Foreign firms that manufacture medical devices and/or products that emit radiation that are imported into the United States must comply with applicable U.S. regulations before, during, and after importing into the U.S. or its territories. In order to import medical devices and/or products that emit radiation into the U.S., the product must meet FDA regulatory requirements. FDA does not recognize regulatory approvals from other countries. The following is a summary of FDA requirements for medical devices and products that emit radiation.

Medical Devices

Foreign manufacturers

Foreign manufacturers must meet applicable United States (U..S.) medical device regulations in order to import devices into the U.S. even if the product is authorized for marketing in another country. These requirements include registration of establishment, listing of devices, manufacturing in accordance with the quality system regulation, medical device reporting of adverse events, and Premarket Notification 510(k) or Premarket Approval, if applicable. In addition, the foreign manufacturers must designate a United States agent. As with domestic manufacturers, foreign manufacturing sites are subject to FDA inspection. Information on U.S. regulatory requirements can be found in the Device Advice section.

Initial Importers

The initial importer of the device must register its establishment with FDA. An initial importer is any importer who furthers the marketing of a device from a foreign manufacturer to the person who makes the final delivery or sale of the device to the ultimate consumer or user, but does not repackage, or otherwise change the container, wrapper, or labeling of the device or device package. Registration information can be found under Establishment Registration.

Initial importers are also subject to Medical Device Reporting (MDR) under 21 CFR 803, Reports of Corrections and Removals under 21 CFR 806, and Medical Device Tracking under 21 CFR 821, if applicable. Under the MDR regulations importers are required to report incidents in which a device may have caused or contributed to a death or serious injury as well as report certain malfunctions. The importers must maintain an MDR event file for each adverse event. All product complaints (MDR and nonMDR events) must be forwarded to the manufacturer. Under Medical Device Tracking requirements, certain devices must be tracked through the distribution chain.

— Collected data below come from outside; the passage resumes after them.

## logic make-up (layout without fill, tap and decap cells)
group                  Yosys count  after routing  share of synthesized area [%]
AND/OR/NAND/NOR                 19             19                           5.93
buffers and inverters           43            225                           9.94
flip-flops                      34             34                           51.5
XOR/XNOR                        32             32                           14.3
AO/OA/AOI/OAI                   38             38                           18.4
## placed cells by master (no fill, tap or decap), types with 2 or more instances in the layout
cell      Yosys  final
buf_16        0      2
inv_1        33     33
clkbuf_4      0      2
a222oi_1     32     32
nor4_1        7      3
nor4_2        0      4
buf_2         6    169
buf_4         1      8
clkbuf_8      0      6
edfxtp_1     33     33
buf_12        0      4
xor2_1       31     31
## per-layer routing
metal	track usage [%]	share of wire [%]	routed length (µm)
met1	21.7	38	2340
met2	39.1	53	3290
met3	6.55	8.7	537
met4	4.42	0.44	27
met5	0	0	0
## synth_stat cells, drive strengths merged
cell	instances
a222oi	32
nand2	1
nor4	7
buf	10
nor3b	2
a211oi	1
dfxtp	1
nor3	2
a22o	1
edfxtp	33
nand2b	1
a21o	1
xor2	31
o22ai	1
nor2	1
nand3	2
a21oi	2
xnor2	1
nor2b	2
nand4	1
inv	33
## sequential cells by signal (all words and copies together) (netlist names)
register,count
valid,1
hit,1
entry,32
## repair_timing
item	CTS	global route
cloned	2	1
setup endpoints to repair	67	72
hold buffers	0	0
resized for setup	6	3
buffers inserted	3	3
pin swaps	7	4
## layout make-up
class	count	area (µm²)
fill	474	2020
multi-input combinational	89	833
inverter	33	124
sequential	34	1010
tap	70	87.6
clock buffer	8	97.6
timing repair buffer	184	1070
[src/hdl/ssqt_pkg.sv]
package ssqt_pkg;

   // waiting line geometry
   localparam int QUEUE_DEPTH = 128;
   localparam int PTR_W = (QUEUE_DEPTH > 1) ? $clog2(QUEUE_DEPTH) : 1;
   localparam int CNT_W = $clog2(QUEUE_DEPTH + 1);
   localparam logic [CNT_W-1:0] DEPTH_CNT = CNT_W'(QUEUE_DEPTH);
   localparam logic [PTR_W-1:0] LAST_PLACE = PTR_W'(QUEUE_DEPTH - 1);

   // field widths
   localparam int TIME_W = 16;
   localparam int ID_W = 16;
   localparam int SVC_W = 8;
   localparam int WAIT_W = 8;
   localparam int SUM_W = 32;
   localparam int ENTRY_W = ID_W + TIME_W + SVC_W;

   localparam logic [TIME_W-1:0] SIM_LENGTH_RESET = 16'd10;

   // commands from controller to datapath
   typedef struct packed {
      logic capture;
      logic eval;
      logic check;
      logic deq;
      logic publish;
   } ssqt_cmd_type;

   // status from datapath to controller
   typedef struct packed {
      logic run_tick;
      logic need_deq;
   } ssqt_stat_type;

endpackage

Products that emit radiation

Foreign manufacturers that export electronic products (medical device or non-medical) that emit radiation to the United States are subject to the requirements of the Federal Food, Drug, and Cosmetic Act, Subchapter C - Electronic Product Radiation Control (formerly the Radiation Control for Health and Safety Act of 1968). These requirements include performance standards, labeling, and submission of radiation safety product reports. Guidance on these requirements can be found on the Internet under Electronic Product Radiation Control. When manufacturers submit radiation safety product reports, the reports are entered into a database and assigned an accession number (file point). Importers may submit radiation safety product reports on behalf of manufacturers.

Import Process

All medical devices that are imported into the U.S. must meet Bureau of Customs and Border Protection (CBP) requirements in addition to FDA. Product that does not meet FDA regulatory requirements may be detained upon entry.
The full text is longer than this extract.